It appears as if the Syrian government has been using soccer stadiums as makeshift prisons, as their military and security forces tear through cities arresting families en masse. The families are reportedly locked inside of soccer stadiums under extremely heavy security. Hundreds are reported to have been killed in demonstrations, which security forces are breaking up violently. The dead are not permitted to have funerals, as Syrian officials fear the funerals may turn into protests and demonstrations.

Meanwhile, the Syrian Government is releasing claims that it has gained the upper hand. Apparently the government is accepting the deaths as necessary in quelling the rebellion, and believe that opposition is beginning to falter through fear and force. A spokeswoman claims that Syria is used to adapting to crises, and is prepared to deal with the international backlash as it believes what it has done is right.

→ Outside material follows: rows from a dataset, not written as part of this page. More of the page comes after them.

[config.mk]
export PLATFORM = sky130hd
export DESIGN_NAME = dedup_stream_ctrl
export DESIGN_NICKNAME = d
export VERILOG_FILES = /design/src/rtl/dedup_pkg.sv /design/src/rtl/dedup_collapse_core.sv /design/src/rtl/dedup_stream_ctrl.sv
export SDC_FILE = /design/constraint.sdc
export NUM_CORES = 1
export LEC_CHECK = 0
export ABC_AREA = 0
export CAP_MARGIN = 15
export CORE_MARGIN = 3
export CORE_UTILIZATION = 51
export CTS_CLUSTER_DIAMETER = 200
export DETAILED_ROUTE_END_ITERATION = 6
export PLACE_DENSITY = 0.78
export SLEW_MARGIN = 20
export SYNTH_ARGS = -nofsm -noshare
export SYNTH_HDL_FRONTEND = slang
export SYNTH_HIERARCHICAL = 1
export SYNTH_SLANG_ARGS = --single-unit
[constraint.sdc]
create_clock -name clk -period 18.9 [get_ports clk]
set_clock_uncertainty 0.2 [all_clocks]
set_input_delay 3.78 -clock clk [delete_from_list [all_inputs] [get_ports clk]]
set_output_delay 3.78 -clock clk [all_outputs]
set_load 0.005 [all_outputs]
[src/rtl/dedup_pkg.sv]
// Shared types and constants for the adjacent-duplicate-collapse stream controller.
package dedup_pkg;

  localparam int BYTE_W = 8;

  typedef enum logic [1:0] {
    LOAD    = 2'd0,
    COMPUTE = 2'd1,
    DRAIN   = 2'd2
  } state_t;

  // Width needed to hold a count in the range 0..n.
  function automatic int calc_cw(input int n);
    return $clog2(n + 1);
  endfunction

endpackage

[src/rtl/dedup_collapse_core.sv]
// Combinational collapse of adjacent duplicate bytes in buf_flat[0..len-1],
// packing the surviving bytes in order into res_flat[0..count-1].
module dedup_collapse_core
  import dedup_pkg::*;
#(
  parameter int N  = 8,
  parameter int CW = calc_cw(N)
) (
  input  logic [N*BYTE_W-1:0] buf_flat,
  input  logic [CW-1:0]       len,
  output logic [N*BYTE_W-1:0] res_flat,
  output logic [CW-1:0]       count
);

  logic [BYTE_W-1:0] buf_arr [N];
  logic [N-1:0]      keep;
  logic [CW-1:0]     rank [N];

  genvar gi;
  generate
    for (gi = 0; gi < N; gi++) begin : g_keep
      assign buf_arr[gi] = buf_flat[gi*BYTE_W +: BYTE_W];
      if (gi == N - 1) begin : g_tail
        assign keep[gi] = (CW'(gi) < len);
      end else begin : g_body
        // The element at len-1 survives regardless of whatever stale byte follows it.
        assign keep[gi] = (CW'(gi) < len) &&
                          ((CW'(gi + 1) == len) ||
                           (buf_flat[gi*BYTE_W +: BYTE_W] != buf_flat[(gi+1)*BYTE_W +: BYTE_W]));
      end
    end
  endgenerate

  // rank[i] is the output slot an element at index i lands in when kept.
  always_comb begin
    rank[0] = '0;
    for (int i = 1; i < N; i++) begin
      rank[i] = rank[i-1] + CW'(keep[i-1]);
    end
  end

  assign count = rank[N-1] + CW'(keep[N-1]);

  generate
    for (gi = 0; gi < N; gi++) begin : g_slot
      logic [BYTE_W-1:0] slot;
      always_comb begin
        slot = '0;
        for (int i = 0; i < N; i++) begin
          if (keep[i] && (rank[i] == CW'(gi))) begin
            slot = buf_arr[i];
          end
        end
      end
      assign res_flat[gi*BYTE_W +: BYTE_W] = slot;
    end
  endgenerate

endmodule

[src/rtl/dedup_stream_ctrl.sv]
// Frame loader / collapse / replay controller: buffers an input byte frame,
// collapses adjacent duplicates in one cycle, then drains unique bytes downstream.
module dedup_stream_ctrl
  import dedup_pkg::*;
#(
  parameter int N  = 8,
  parameter int CW = calc_cw(N)
) (
  input  logic              clk,
  input  logic              rst,
  input  logic              in_valid,
  output logic              in_ready,
  input  logic [BYTE_W-1:0] in_data,
  input  logic              in_last,
  output logic              out_valid,
  input  logic              out_ready,
  output logic [BYTE_W-1:0] out_data,
  output logic              out_last,
  output logic [CW-1:0]     unique_count,
  output logic              frame_done,
  output logic              busy
);

  localparam int IW = $clog2(N);

  state_t            state_reg;
  logic [CW-1:0]     wr_ptr_reg;
  logic [CW-1:0]     rd_ptr_reg;
  logic [CW-1:0]     len_reg;
  logic [CW-1:0]     unique_count_reg;
  logic [BYTE_W-1:0] buf_mem [N];
  logic [BYTE_W-1:0] res_mem [N];

  logic [N*BYTE_W-1:0] buf_flat;
  logic [N*BYTE_W-1:0] core_res_flat;
  logic [CW-1:0]       core_count;

  logic in_fire;
  logic closing;
  logic out_fire;
  logic last_beat;

  genvar gi;
  generate
    for (gi = 0; gi < N; gi++) begin : g_flat
      assign buf_flat[gi*BYTE_W +: BYTE_W] = buf_mem[gi];
    end
  endgenerate

  dedup_collapse_core #(
    .N  (N),
    .CW (CW)
  ) u_core (
    .buf_flat (buf_flat),
    .len      (len_reg),
    .res_flat (core_res_flat),
    .count    (core_count)
  );

  assign in_ready  = (state_reg == LOAD);
  assign in_fire   = in_valid && in_ready;
  assign closing   = in_fire && (in_last || (wr_ptr_reg == CW'(N - 1)));
  assign out_valid = (state_reg == DRAIN);
  assign out_fire  = out_valid && out_ready;
  assign last_beat = (rd_ptr_reg == (unique_count_reg - CW'(1)));

  assign out_data     = res_mem[rd_ptr_reg[IW-1:0]];
  assign out_last     = out_valid && last_beat;
  assign unique_count = unique_count_reg;
  // An aborting reset in the same cycle as the final handshake must not report completion.
  assign frame_done   = out_fire && last_beat && !rst;
  assign busy         = !((state_reg == LOAD) && (wr_ptr_reg == '0));

  always_ff @(posedge clk) begin
    if (rst) begin
      state_reg        <= LOAD;
      wr_ptr_reg       <= '0;
      rd_ptr_reg       <= '0;
      len_reg          <= '0;
      unique_count_reg <= '0;
    end else begin
      case (state_reg)
        LOAD: begin
          if (in_fire) begin
            wr_ptr_reg <= wr_ptr_reg + CW'(1);
          end
          if (closing) begin
            len_reg   <= wr_ptr_reg + CW'(1);
            state_reg <= COMPUTE;
          end
        end
        COMPUTE: begin
          unique_count_reg <= core_count;
          rd_ptr_reg       <= '0;
          state_reg        <= DRAIN;
        end
        DRAIN: begin
          if (out_fire) begin
            if (last_beat) begin
              wr_ptr_reg <= '0;
              rd_ptr_reg <= '0;
              state_reg  <= LOAD;
            end else begin
              rd_ptr_reg <= rd_ptr_reg + CW'(1);
            end
          end
        end
        default: state_reg <= LOAD;
      endcase
    end
  end

  // Input buffer needs no reset: entries at or beyond len are never observed.
  always_ff @(posedge clk) begin
    if (in_fire) begin
      buf_mem[wr_ptr_reg[IW-1:0]] <= in_data;
    end
  end

  generate
    for (gi = 0; gi < N; gi++) begin : g_res
      always_ff @(posedge clk) begin
        if (rst) begin
          res_mem[gi] <= '0;
        end else if (state_reg == COMPUTE) begin
          res_mem[gi] <= core_res_flat[gi*BYTE_W +: BYTE_W];
        end
      end
    end
  endgenerate

endmodule
==> results of run 1 <==
kinds of logic (layout without fill, tap and decap cells):
family / count (synthesis) / in the layout / synth area share [%]
AOI/OAI and AO/OA: 294 / 294 / 21.21
and+or+nand+nor: 428 / 428 / 19.85
DFF: 149 / 149 / 38.82
adders and majority gates: 20 / 20 / 2.415
muxes: 29 / 29 / 5.103
buffers and inverters: 152 / 112 / 5.969
xor gates and xnor gates: 76 / 76 / 6.630
worst min-delay path, cell delays in order, from the launching register on:
cell and delay (ps):
dfxtp_1 330, nand2_1 60, a21oi_1 50
metrics by stage:
stage                     setup WS (ps)  hold WS [ps]  cell area (µm²)
after floorplan                   10660         258.0            10980
after global placement             9364         278.4            11210
after detailed placement           9316         289.5            11210
after CTS                          9325         297.6            11800
after global routing               9191         329.6            11820
final                              9310         295.4            11820
final timing paths:
kind / to / cells after the start / startpoint
worst max-delay path: frame_done / 3 / rst
worst min-delay path: unique_count[1]$_SDFFE_PP0P_ / 2 / unique_count[1]$_SDFFE_PP0P_
worst max register to register: res_mem[1][0]$_SDFFCE_PN0P_ / 18 / len_reg[3]$_SDFFE_PP0P_
worst min register to register: unique_count[1]$_SDFFE_PP0P_ / 2 / unique_count[1]$_SDFFE_PP0P_
layout by cell type, fill, tap and decap left out, types with 14 or more instances in the layout:
master	n
dfxtp_1	21
inv_1	41
o31ai_1	16
nor2_1	119
mux4_1	16
xnor2_1	44
ha_1	18
o211ai_1	19
a222oi_1	15
o21ai_0	16
a22oi_1	24
clkdlybuf4s50_1	29
nand4_1	14
nor3_1	19
a21oi_1	15
xor2_1	27
edfxtp_1	128
o221ai_1	18
nand3_1	21
a31oi_1	28
o22ai_1	17
and2_1	71
a221o_1	17
nand2_1	95
nand2b_1	15
a211oi_1	22
clkbuf_16	17
routing by layer:
metal  part of all wire (%)  vias up
met5                      0        -
met4                    4.9        0
met3                     12      119
met2                     43      633
met1                     41     4438
li1                       -     4241
cell usage after synthesis (all sizes together), types with 22 or more instances:
library cell	number	area [µm²]
edfxtp	128	3844
nor2	122	465.5
nand2	95	356.6
and2	71	444.2
clkbuf	56	212.7
buf	55	289.0
xnor2	45	401.6
inv	41	153.9
a31oi	28	175.2
xor2	27	236.5
a211oi	25	202.7
nor3	25	145.1
a22oi	24	180.2
nand3	22	115.1
cell type report:
class                      instances  share of cell area, %
multi-input combinational        847                  51.55
sequential                       149                  36.06
clock buffer                      19                  3.661
timing repair buffer              40                  3.153
tap                              275                  2.910
clock inverter                    12                  1.365
inverter                          41                  1.302
report_power, final:
group	internal, W	total, W	switching, W
Sequential	0.000368	0.000376	0.00000811
Clock	0.000218	0.000348	0.000130
Combinational	0.0000252	0.0000658	0.0000405
==> implementation parameters, run 1 <==
Parameter                              Value

Yosys
  Seq/Total Area, Yosys    38.82%
  Post-synthesis async set-or-reset flop share    0%
  Avg Synthesized Cell Area    9.568 µm²
  Post-Syn Area    10980 µm²
  Top flip-flop cell by instance count after synthesis    edfxtp_1
  Warnings from Yosys    6
  Nets in the synthesized netlist    1181
  Distinct cell type count of the synthesized netlist    80
  Number of enable-type register cells in the synthesized netlist    128
  Number of synthesized register bits    149
  Post-synthesis cell count    1148

Critical path
  Arrival time at the worst endpoint    5610 ps
  Worst Path Required    ~15000 ps
  Cell chain of the critical path    clkdlybuf4s50_1 -> nor4_1 -> clkdlybuf4s50_1
  Largest fanout on the critical path    24
  Critical Path Sink Type    output port
  Slowest stage cell, crit path    clkdlybuf4s50_1
  Setup CP Type    in -> out
  Crit path top cell by count    clkdlybuf4s50_1
  Worst reg2reg setup slack    about 11000 ps
  Kind of launch point of the worst setup path    primary input
  Gate family responsible for the most delay along the worst path    buffers and inverters
  Maximum cell stage delay along the critical path    820 ps
  Crit path buffers/inverters    2

Timing
  Setup Viol. Count Final    0
  Unrepaired setup endpoints after global routing    false
  Worst-margin pin slew    1112 ps
  Setup Total Neg Slack    0 ps
  Number of max-slew violations in the final report    0
  Slew Limit Headroom    between 20% and 30%
  Final period utilization    50.74%
  FMAX    0.1043 GHz
  Final number of hold-violating endpoints    0
  Crit path time final    9590 ps

Global route
  Pin count of the biggest net entering global routing    65
  Global-route usage over all layers    27.66%
  Vias in the first global route    8397
  First-pass GRT wire length    50260 µm
  Initial antenna violation count    0
  Met1 track utilization from global routing    a little under two fifths
  Fraction of met2 tracks used by global routing    40.95%
  GR peak layer    met2
  Grt met3 use    under 10%
  Grt ovf    0

Layout
  Area taken by multi-input logic gates    6095 µm²
  Post-route insts no fill    1383
  Fraction of final layout cells with drive strength greater than 1    a little over 7%
  Final cell utilization of the core    56.07%
  Nets@finish    1129
  FILL cells    1836
  Layout-stage area growth over the synthesis result    7.643%
  Final antenna diode count    0
  Combined flip-flop and latch cell area    4264 µm²

Floorplanning
  Chip Height    about 150 µm
  Core box area    approximately 21000 µm²
  Cell Rows    53
  Number of placed I/O pins    30
  Die Span X    152.8 µm
  Die Outline Area    about 23000 µm²
  Initial standard-cell utilization of the core    52.09%

Placed design
  Sum of net half-perimeters after detailed placement    23740 µm
  Placed Cells incl. Taps    1352
  Final RePlAce weighted congestion    0.9791
  Input/output buffers    29

Detailed routing
  Residual DRC count    0
  Via count normalized by instance count    ~6.8
  Wire length reported by the detailed router    33470 µm
  Routed vias    9431
  Residual antenna-violating net count after detailed routing    0
  DRT Pass-1 Iters    7
  Average routed wire per standard cell    roughly 24 µm
  Number of violations reported at the end of detailed-routing iteration 0    1630

Clock tree
  Number of H-tree levels    4
  Clock sink total    149
  Clk_lat worst skew    430 ps
  Clock buffer depth    2
  Number of buffers inserted to repair setup after CTS    0
  Total of hold buffers inserted after clock tree synthesis    0
  Clk slew on worst S/H paths    60 ps
  Clock tree root driver cell    clkbuf_16
  Num CTS Buffers    17
  Post-cts gate resize count    0
  TritonCTS clock tree    done

Pwr
  Power density over the cells    66.78 nW/µm²
  IR drop worst, VDD    roughly 0.000062 V
  Pleak    4.117 nW
  Total power after layout    0.0007896 W

Min path
  Type of the most critical hold path    reg -> reg

Status
  Run status    finished, final reports clean

Job
  # Max-Cap Violations    0
Power figures use the tool's default switching activity.
==> run 2, diff against run 1 <==
==> constraint.sdc (replaced) <==
create_clock -name clk -period 10 [get_ports clk]
set_clock_uncertainty 0.2 [all_clocks]
set_input_delay 2 -clock clk [delete_from_list [all_inputs] [get_ports clk]]
set_output_delay 2 -clock clk [all_outputs]
set_load 0.005 [all_outputs]
==> run 2 against run 1 <==
The flow now finishes with violations (design-rule violations). Cell count increased by 0.43%. Final area increased by 0.23%. Non-clock buffer count increased by 5. Critical endpoint is now res_mem[1][0]$_SDFFCE_PN0P_.
==> implementation parameters, run 2 (same netlist as run 1, synthesis figures left out) <==
Parameter                              Value

Global route
  Pin count of the biggest net entering global routing    65 (unchanged)
  Initial antenna violation count    0 (unchanged)
  Global-route usage over all layers    28.74% (+1.1 points)
  Vias in the first global route    8678 (+3.3%)
  First-pass GRT wire length    51980 µm (+3.4%)
  Grt ovf    0 (unchanged)

Timing
  Setup Viol. Count Final    0 (unchanged)
  Final period utilization    75.36%
  Unrepaired setup endpoints after global routing    false
  Worst-margin pin slew    1110 ps (-2.010 ps)
  Number of max-slew violations in the final report    0 (unchanged)
  Final Hold Slack    295.9 ps (+0.5330 ps)
  FMAX    0.1327 GHz
  Crit path time final    7536 ps
  Setup Total Neg Slack    0 ps (unchanged)
  Slew Limit Headroom    25.72% (+0.43 points)
  Final number of hold-violating endpoints    0 (unchanged)

Critical path
  R2R cell count    18 (unchanged)
  Endpoint of the most critical register-to-register path    res_mem[1][0]$_SDFFCE_PN0P_
  Slowest stage cell, crit path    a2111oi_0
  Kind of launch point of the worst setup path    flop
  Largest fanout on the critical path    19 (-21%)
  Crit path top cell by count    ha_1
  Cell chain of the critical path    or2_2 -> o2111ai_1 -> o41ai_1 -> inv_1 -> fa_1 -> ha_1 -> fa_1 -> ha_1 -> ha_1 -> ha_1 -> nor2b_1 -> a21oi_1 -> o21ai_1 -> o21ai_1 -> nor2_1 -> a2111oi_0 -> a21oi_1 -> and2_1
  Worst Path Required    9990 ps (-4930 ps)
  Setup CP Type    reg -> reg
  Arrival time at the worst endpoint    7520 ps (+1910 ps)
  Maximum cell stage delay along the critical path    800 ps (-20 ps)
  R2R Path Start    len_reg[3]$_SDFFE_PP0P_
  Worst reg2reg setup slack    2460 ps (-8830 ps)
  Critical Path Sink Type    flop

Placed design
  Sum of net half-perimeters after detailed placement    24540 µm (+3.4%)
  Final RePlAce weighted congestion    0.9932 (+1.4%)
  Input/output buffers    29 (unchanged)

Pwr
  IR drop worst, VDD    0.0001190 V (+91%)
  Power density over the cells    126.2 nW/µm² (+89%)
  Pleak    4.146 nW (+0.69%)

Layout
  Most frequent cells in the layout    edfxtp_1, nor2_1, nand2_1
  Fraction of final layout cells with drive strength greater than 1    7.810% (+0.77 points)
  Final antenna diode count    0 (unchanged)
  Nets@finish    1134 (+0.44%)
  Layout-stage area growth over the synthesis result    7.894%
  Commonest non-fill, non-tap cell in the layout    edfxtp_1

Clock tree
  Number of H-tree levels    4 (unchanged)
  Clk_lat worst skew    440 ps (about the same)
  Clk slew on worst S/H paths    70 ps (about the same)
  Total of hold buffers inserted after clock tree synthesis    0 (unchanged)
  Num CTS Buffers    17 (unchanged)
  Number of buffers inserted to repair setup after CTS    0 (unchanged)
  TritonCTS clock tree    done
  Clock tree root driver cell    clkbuf_16
  Clock sink total    149 (unchanged)
  Post-cts gate resize count    0 (unchanged)
  Clock buffer depth    2 (unchanged)

Detailed routing
  Wire length reported by the detailed router    34560 µm (+3.2%)
  Residual antenna-violating net count after detailed routing    0 (unchanged)
  Number of violations reported at the end of detailed-routing iteration 0    1606 (-1.5%)
  DRT Pass-1 Iters    7 (unchanged)
  Via count normalized by instance count    6.864 (+0.66%)
  Average routed wire per standard cell    24.88 µm (+2.8%)
  Residual DRC count    14 (+14)
  Routed vias    9534 (+1.1%)

Floorplanning
  Cell Rows    53 (unchanged)
  Number of placed I/O pins    30 (unchanged)
  Initial standard-cell utilization of the core    52.09% (unchanged)
  Die Outline Area    23330 µm² (unchanged)
  Core box area    21090 µm² (unchanged)
  Die Span X    152.8 µm (unchanged)
  Chip Height    152.8 µm (unchanged)

Min path
  Worst min-delay path startpoint    rd_ptr_reg[3]$_SDFFE_PP0P_
  Worst Hold Path EP    rd_ptr_reg[3]$_SDFFE_PP0P_
  Type of the most critical hold path    reg -> reg
  Hold Path Cell Cnt    2 (unchanged)

Status
  Violations in the final reports    design-rule violations
  Run status    finished with violations

Job
  # Max-Cap Violations    0 (unchanged)
run 2: cell count changes in the layout (fill, tap and decap cells not counted), moves of 3 or more:
cell,previous run,this run
clkinv_1,3,0
buf_4,11,16
inv_8,0,6
bufinv_16,4,1
clkinv_2,3,0
inv_6,0,4
run 2: worst max-delay path: cells and delay by family (launching register included):
kind                     cells  cell delay, ps
adder cells (fa/ha/maj)      6            2760
AO/OA/AOI/OAI                7            2410
AND/OR/NAND/NOR              4            1030
flip-flops                   1             730
buffers and inverters        1             180
run 2: cell type report:
class / count / area (µm²)
clock buffer: 17 / 425.4
fill: 1854 / 9236
multi-input combinational: 847 / 6073
tap: 275 / 344.1
inverter: 41 / 153.9
timing repair buffer: 45 / 410.4
clock inverter: 15 / 180.2
sequential: 149 / 4264
run 2: per-stage QoR:
stage | power, W | util, % | setup WS (ps) | cell area, µm² | instances
after floorplan | 0.0007955 | - | 3651 | 10980 | 1148
after global routing | 0.001539 | 56.20 | 2200 | 11850 | 1389
after detailed placement | 0.0008444 | 53.33 | 2732 | 11250 | 1357
final | 0.001496 | 56.20 | 2464 | 11850 | 1389
after global placement | 0.0008419 | 53.33 | 2953 | 11250 | 1357
after CTS | 0.001498 | 56.20 | 2695 | 11850 | 1389
run 2: worst max path at each step:
stage | start | end | slack (ps) | depth (start not counted)
3_5_place_dp | len_reg[3]$_SDFFE_PP0P_ | res_mem[1][0]$_SDFFCE_PN0P_ | 2730 | 18
4_1_cts | len_reg[3]$_SDFFE_PP0P_ | res_mem[1][0]$_SDFFCE_PN0P_ | 2690 | 18
6_report | len_reg[3]$_SDFFE_PP0P_ | res_mem[1][0]$_SDFFCE_PN0P_ | 2460 | 18
3_3_place_gp | len_reg[3]$_SDFFE_PP0P_ | res_mem[1][0]$_SDFFCE_PN0P_ | 2950 | 18
2_1_floorplan | len_reg[3]$_SDFFE_PP0P_ | res_mem[4][0]$_SDFFCE_PN0P_ | 3650 | 21
5_1_grt | len_reg[3]$_SDFFE_PP0P_ | res_mem[1][0]$_SDFFCE_PN0P_ | 2200 | 18
run 2: report_power, final:
part / switching (W) / internal, W / leakage [nW]
registers: 0.0000151 / 0.000695 / 1.42
logic: 0.0000765 / 0.0000479 / 2.43
clock network: 0.000302 / 0.000360 / 0.292
run 2: metal layers:
| layer | up-vias | GRT usage [%] | part of all wire (%) |
|---|---|---|---|
| li1 | 4256 | - | - |
| met1 | 4504 | 39.01 | 40 |
| met2 | 651 | 44.62 | 44 |
| met3 | 123 | 6.049 | 11 |
| met4 | 0 | 12.81 | 4.8 |
| met5 | - | 0 | 0 |
==> edit 1 (flow settings as in run 2) <==
Encoding of `state_t`: now one-hot (3 bits for 3 states).
--- a/src/rtl/dedup_pkg.sv
+++ b/src/rtl/dedup_pkg.sv
@@ -5,6 +5,6 @@
 
-  typedef enum logic [1:0] {
-    LOAD    = 2'd0,
-    COMPUTE = 2'd1,
-    DRAIN   = 2'd2
+  typedef enum logic [2:0] {
+    LOAD    = 3'b001,
+    COMPUTE = 3'b010,
+    DRAIN   = 3'b100
   } state_t;
Function: same outputs for any inputs over 4 cycles, from zero or initial values and one cycle with rst high; so few cycles prove little.
==> edit 1 against run 2 <==
- total power decreased by 3.1%
- final cell count grew 1.4%
- cell area grew 3.3%
- synthesized cell count is 1.7% higher
- sequential cell count grew 1
- area after synthesis grew 3.8%
- critical path depth down 3
- setup slack improved by 0.24 ns
- wire length about the same
- critical path type unchanged
- largest power group unchanged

Many believe that the United States should intervene in Syria- I disagree, and I accept that my reasons for disagreeing are extremely controversial. However, regardless of how totalitarian and unjust the Syrian government is being in this situation, at least they are demonstrating control, something that is very rare in the Middle East at this point in time. Countless governments have been facing extreme criticism, and I believe part of Syria’s criticisms may be coming from people who are seeing the success in other countries and believe that they can make a positive change in Syria as well. I think that a revolution in Syria would only lead to further violence as various factions struggle to gain control of the country following any kind of revolution. Additionally, from a very greedy, American perspective, we shouldn’t be trying to get ourselves involved in any more Middle Eastern disputes. Let them work it out on their own.